### Supplied information
[src/hw/chroni_regs_pkg.sv]
package chroni_regs_pkg;

   localparam logic [8:0] REG_BASE_HI = 9'h120;   // cpu_addr[15:7] of the window at 0x9000

   localparam logic [6:0] REG_DL_LO     = 7'h00;
   localparam logic [6:0] REG_DL_HI     = 7'h01;
   localparam logic [6:0] REG_CHARSET   = 7'h02;
   localparam logic [6:0] REG_PAL_INDEX = 7'h04;
   localparam logic [6:0] REG_PAL_DATA  = 7'h05;
   localparam logic [6:0] REG_VADDR_LO  = 7'h06;
   localparam logic [6:0] REG_VADDR_HI  = 7'h07;
   localparam logic [6:0] REG_VADDR_TOP = 7'h08;   // bit 16 of the byte address
   localparam logic [6:0] REG_VDATA     = 7'h09;
   localparam logic [6:0] REG_BORDER_LO = 7'h1a;
   localparam logic [6:0] REG_BORDER_HI = 7'h1b;

   localparam int COLOR_W      = 16;
   localparam int VRAM_AW      = 16;   // word address
   localparam int VRAM_BYTE_AW = 17;
   localparam int PAL_AW       = 4;

   // palette load sequence: index, low byte, high byte
   localparam logic [1:0] PAL_IDLE = 2'd0;
   localparam logic [1:0] PAL_LO   = 2'd1;
   localparam logic [1:0] PAL_HI   = 2'd2;

endpackage

[src/hw/chroni_dl_pkg.sv]
package chroni_dl_pkg;

   // a display list word is an instruction or, after a text instruction, an origin
   typedef union packed {
      struct packed {
         logic [2:0] rsvd;
         logic       narrow;   // 32 columns instead of 40
         logic [3:0] mode;
         logic [7:0] lines;
      } instr;
      logic [15:0] addr;
   } dl_word_u;

   localparam logic [3:0] DL_MODE_BLANK = 4'h0;
   localparam logic [3:0] DL_MODE_TEXT  = 4'h2;
   localparam logic [3:0] DL_MODE_END   = 4'hf;

   localparam int LINE_PIXELS = 320;
   localparam int COLS_WIDE   = 40;
   localparam int COLS_NARROW = 32;
   localparam int CHAR_PIXELS = 8;
   localparam int CHAR_ROWS   = 8;

   localparam int PIXEL_CREDITS = 4;

   // text fetch states
   localparam logic [2:0] FT_IDLE = 3'd0;
   localparam logic [2:0] FT_CHAR = 3'd1;
   localparam logic [2:0] FT_ATTR = 3'd2;
   localparam logic [2:0] FT_FONT = 3'd3;
   localparam logic [2:0] FT_DATA = 3'd4;

endpackage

### Task requirements
What lines in the material above include "packed"? Copy every one of them.

### Solution to this task
   typedef union packed {
      struct packed {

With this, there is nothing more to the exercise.